Two summers ago a 16-year veteran police officer in Lehi, Utah was shot by a female motorist during a traffic stop. The woman who fired the weapon was a Washington State resident who was being pulled over for possibly driving under the influence.
This past winter an officer with the Millard County Sheriff’s Office was tragically shot and killed during a stop involving two men who were possibly fleeing a scene in a stolen vehicle.
These are the realities our police officers live with every day. The element of the unknown is always present and real possibilities of altercation are never far from their minds. The job requires quick, split-second reflexes and yet when the response is not the absolute perfect reaction, somehow we forget they’re like the rest of us – humans, mere mortals.
The recent coverage of Provo Police officers in two cases is a reminder to us that we can and will improve.

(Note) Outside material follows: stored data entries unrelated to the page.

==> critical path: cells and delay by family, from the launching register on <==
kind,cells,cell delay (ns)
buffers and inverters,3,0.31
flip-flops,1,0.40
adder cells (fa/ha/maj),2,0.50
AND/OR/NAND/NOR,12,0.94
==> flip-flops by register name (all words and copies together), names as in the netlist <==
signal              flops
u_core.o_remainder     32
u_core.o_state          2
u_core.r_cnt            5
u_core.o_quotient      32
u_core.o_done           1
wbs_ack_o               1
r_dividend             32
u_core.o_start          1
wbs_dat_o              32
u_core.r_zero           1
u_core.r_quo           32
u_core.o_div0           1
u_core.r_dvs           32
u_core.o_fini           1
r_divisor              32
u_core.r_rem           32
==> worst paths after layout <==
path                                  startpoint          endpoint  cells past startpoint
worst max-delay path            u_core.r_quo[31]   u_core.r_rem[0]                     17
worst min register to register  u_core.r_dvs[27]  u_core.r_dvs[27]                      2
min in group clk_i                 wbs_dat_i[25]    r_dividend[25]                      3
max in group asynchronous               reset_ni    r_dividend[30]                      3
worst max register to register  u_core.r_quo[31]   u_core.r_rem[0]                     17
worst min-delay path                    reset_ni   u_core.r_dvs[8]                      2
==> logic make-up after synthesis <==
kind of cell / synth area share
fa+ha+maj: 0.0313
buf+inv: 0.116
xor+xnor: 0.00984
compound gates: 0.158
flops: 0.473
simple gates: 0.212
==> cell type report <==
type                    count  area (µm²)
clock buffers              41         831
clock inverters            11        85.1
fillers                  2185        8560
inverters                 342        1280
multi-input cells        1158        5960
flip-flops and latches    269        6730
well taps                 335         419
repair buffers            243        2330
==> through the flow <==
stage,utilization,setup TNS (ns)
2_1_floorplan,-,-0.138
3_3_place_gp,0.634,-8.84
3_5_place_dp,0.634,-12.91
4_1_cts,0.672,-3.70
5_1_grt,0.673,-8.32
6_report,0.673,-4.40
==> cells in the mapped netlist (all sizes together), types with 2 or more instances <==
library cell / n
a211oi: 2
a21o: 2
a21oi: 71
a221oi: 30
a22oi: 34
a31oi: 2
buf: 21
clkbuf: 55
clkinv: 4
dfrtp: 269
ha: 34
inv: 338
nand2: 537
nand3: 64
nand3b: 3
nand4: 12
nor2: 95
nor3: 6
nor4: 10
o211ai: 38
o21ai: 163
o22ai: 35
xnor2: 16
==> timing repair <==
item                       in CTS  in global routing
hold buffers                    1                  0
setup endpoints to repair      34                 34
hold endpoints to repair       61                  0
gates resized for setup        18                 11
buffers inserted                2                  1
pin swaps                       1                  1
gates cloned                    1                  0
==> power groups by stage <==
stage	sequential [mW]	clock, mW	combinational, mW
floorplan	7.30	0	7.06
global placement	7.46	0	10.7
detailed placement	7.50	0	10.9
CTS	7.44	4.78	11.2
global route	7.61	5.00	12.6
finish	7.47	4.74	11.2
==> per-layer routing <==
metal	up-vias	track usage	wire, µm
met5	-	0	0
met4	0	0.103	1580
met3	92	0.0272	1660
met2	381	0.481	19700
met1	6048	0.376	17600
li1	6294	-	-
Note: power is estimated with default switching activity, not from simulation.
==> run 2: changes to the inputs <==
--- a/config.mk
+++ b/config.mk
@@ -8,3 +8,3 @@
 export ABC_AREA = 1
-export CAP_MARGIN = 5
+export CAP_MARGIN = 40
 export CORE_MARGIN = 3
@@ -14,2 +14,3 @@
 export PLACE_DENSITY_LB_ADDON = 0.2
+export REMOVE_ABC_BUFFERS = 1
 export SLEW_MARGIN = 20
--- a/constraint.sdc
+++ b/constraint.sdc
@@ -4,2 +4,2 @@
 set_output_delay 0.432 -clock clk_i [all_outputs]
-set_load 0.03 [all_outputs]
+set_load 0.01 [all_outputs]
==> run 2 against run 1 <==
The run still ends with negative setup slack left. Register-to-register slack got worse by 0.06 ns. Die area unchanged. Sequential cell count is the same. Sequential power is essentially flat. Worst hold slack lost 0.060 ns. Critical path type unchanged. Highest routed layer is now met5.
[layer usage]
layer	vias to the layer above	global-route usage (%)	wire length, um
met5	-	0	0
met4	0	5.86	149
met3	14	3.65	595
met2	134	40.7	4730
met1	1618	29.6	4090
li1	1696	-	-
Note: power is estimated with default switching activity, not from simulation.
--- src/rtl/teclado_acumulador.sv ---
// Keypad entry accumulator: detects single press/release events from the scan driver and
// builds a packed-BCD entry buffer with backspace/clear/enter. Optional macro: ENTRY_TIMEOUT_EN.
module teclado_acumulador #(
    parameter int N_DIGITOS      = 4,
    parameter int CICLOS_SUELTA  = 8,
    parameter int CICLOS_TIMEOUT = 500
) (
    input  logic                   clk,
    input  logic                   rst_n,
    input  logic [4:0]             digito,
    input  logic                   cambio_digito,
    output logic [4*N_DIGITOS-1:0] buffer_bcd,
    output logic [3:0]             n_digitos,
    output logic [4*N_DIGITOS-1:0] valor,
    output logic                   valor_listo,
    output logic                   tecla_func,
    output logic [1:0]             codigo_func,
    output logic                   desborde,
    output logic                   timeout
);

    localparam int         BW    = 4 * N_DIGITOS;
    localparam int         SW    = $clog2(CICLOS_SUELTA + 1);
    localparam logic [3:0] N_MAX = 4'(N_DIGITOS);

    if (N_DIGITOS < 1 || N_DIGITOS > 8 || CICLOS_SUELTA < 5 || CICLOS_TIMEOUT < 2) begin : g_param_invalido
        $error("teclado_acumulador: parameter out of range");
    end

    typedef enum logic {ESPERA, PRESIONADA} estado_t;

    estado_t         estado, estado_sig;
    logic [SW-1:0]   cnt_suelta, cnt_suelta_sig;
    logic            armado, armado_sig;
    logic            acepta;
    logic [3:0]      tecla;

    assign tecla = digito[3:0];

    always_ff @(posedge clk) begin
        if (!rst_n) begin
            estado     <= ESPERA;
            cnt_suelta <= '0;
            armado     <= 1'b0;
        end else begin
            estado     <= estado_sig;
            cnt_suelta <= cnt_suelta_sig;
            armado     <= armado_sig;
        end
    end

    // After reset a key may still be held; disarm until a full release gap has been seen.
    always_comb begin
        estado_sig     = estado;
        cnt_suelta_sig = cnt_suelta;
        armado_sig     = armado;
        acepta         = 1'b0;
        case (estado)
            ESPERA: begin
                if (!armado) begin
                    if (cambio_digito) begin
                        cnt_suelta_sig = '0;
                    end else if (cnt_suelta == SW'(CICLOS_SUELTA - 1)) begin
                        armado_sig     = 1'b1;
                        cnt_suelta_sig = '0;
                    end else begin
                        cnt_suelta_sig = cnt_suelta + SW'(1);
                    end
                end else if (cambio_digito && !digito[4]) begin
                    acepta         = 1'b1;
                    estado_sig     = PRESIONADA;
                    cnt_suelta_sig = '0;
                end
            end
            PRESIONADA: begin
                if (cambio_digito) begin
                    cnt_suelta_sig = '0;
                end else if (cnt_suelta == SW'(CICLOS_SUELTA - 1)) begin
                    estado_sig     = ESPERA;
                    cnt_suelta_sig = '0;
                end else begin
                    cnt_suelta_sig = cnt_suelta + SW'(1);
                end
            end
            default: estado_sig = ESPERA;
        endcase
    end

`ifdef ENTRY_TIMEOUT_EN
    localparam int TW = $clog2(CICLOS_TIMEOUT + 1);
    logic [TW-1:0] cnt_idle;
`endif

    always_ff @(posedge clk) begin
        if (!rst_n) begin
            buffer_bcd  <= '0;
            n_digitos   <= '0;
            valor       <= '0;
            valor_listo <= 1'b0;
            tecla_func  <= 1'b0;
            codigo_func <= '0;
            desborde    <= 1'b0;
`ifdef ENTRY_TIMEOUT_EN
            timeout     <= 1'b0;
            cnt_idle    <= '0;
`endif
        end else begin
            valor_listo <= 1'b0;
            tecla_func  <= 1'b0;
            desborde    <= 1'b0;
`ifdef ENTRY_TIMEOUT_EN
            timeout     <= 1'b0;
`endif
            if (acepta) begin
                if (tecla <= 4'd9) begin
                    if (n_digitos < N_MAX) begin
                        buffer_bcd <= (buffer_bcd << 4) | BW'(tecla);
                        n_digitos  <= n_digitos + 4'd1;
                    end else begin
                        desborde <= 1'b1;
                    end
                end else begin
                    case (tecla)
                        4'hA: if (n_digitos != 4'd0) begin
                            buffer_bcd <= buffer_bcd >> 4;
                            n_digitos  <= n_digitos - 4'd1;
                        end
                        4'hB, 4'hC, 4'hD: begin
                            tecla_func  <= 1'b1;
                            codigo_func <= 2'(tecla - 4'hA);
                        end
                        4'hE: begin
                            buffer_bcd <= '0;
                            n_digitos  <= '0;
                        end
                        default: if (n_digitos != 4'd0) begin
                            valor       <= buffer_bcd;
                            valor_listo <= 1'b1;
                            buffer_bcd  <= '0;
                            n_digitos   <= '0;
                        end
                    endcase
                end
            end
`ifdef ENTRY_TIMEOUT_EN
            // An accepted key on the expiry edge wins over the auto-clear.
            if (acepta || n_digitos == 4'd0) begin
                cnt_idle <= '0;
            end else if (estado == ESPERA) begin
                if (cnt_idle == TW'(CICLOS_TIMEOUT - 1)) begin
                    buffer_bcd <= '0;
                    n_digitos  <= '0;
                    timeout    <= 1'b1;
                    cnt_idle   <= '0;
                end else begin
                    cnt_idle <= cnt_idle + TW'(1);
                end
            end
`endif
        end
    end

`ifndef ENTRY_TIMEOUT_EN
    assign timeout = 1'b0;
`endif

endmodule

In one case, an officer was allegedly involved in illegal conduct that offends all of us. It is important to know that within minutes of this incident being reported an internal investigation was launched and a third party agency was brought in to investigate. This investigation quickly led to the termination of the officer.
In another recently covered case, two officers were guilty of very poor judgment. Their attempt at humor backfired and caused unnecessary stress on a bystander. Although only recently reported, this took place months ago and was dealt with appropriately when it occurred. I have personally investigated the situation and am confident they have suffered for their actions far in excess of their error.
Before we judge the officers, I ask all of us to remember that they were called to the scene of a potential bank robbery. They saw a parked car at the scene and approached the vehicle not knowing if they would be asked to confront a guiltless student or a criminal armed and desperate enough to fire at them. The officers had only a few seconds to make that judgment call and adjust from one extreme to another. In this case an error was made. Humor is never a substitute for professionalism.
Not reported were the thousands of times they have handled similar circumstances correctly. This includes the occasion one of the same officers approached an unknown car in the dark and was called upon to do something he’d never done before – deliver a baby on the freeway off ramp.
As a city, we are committed to being better, focusing harder, and measuring our responses with more precision. We want to assure the public that we recognize when we are imperfect and that we are taking the necessary steps to correct any inappropriate behavior.
I encourage residents to please be careful drawing conclusion from a few negative stories that show up in the media. Instead look at all the admirable things our officers do daily. Our streets are safe largely due to their diligence.
On the same day I learned about the attempt at humor, I was informed that another officer responded to a vehicle burglary. With no apparent evidence, he was able to link together a series of facts that led to an arrest for vehicle burglary, theft, unlawful acquisition of a credit card, credit card fraud, possession of another person’s ID, and possession of drug paraphernalia. The arrest took place within hours of the incident. This example more accurately represents the high quality work that is typical of our police department.
I’m confident in the officers that protect us and help make Provo the amazing city it is to live in, recreate in, and raise a family. None of us is perfect but we will use this as another chance to learn how to do things just a little better.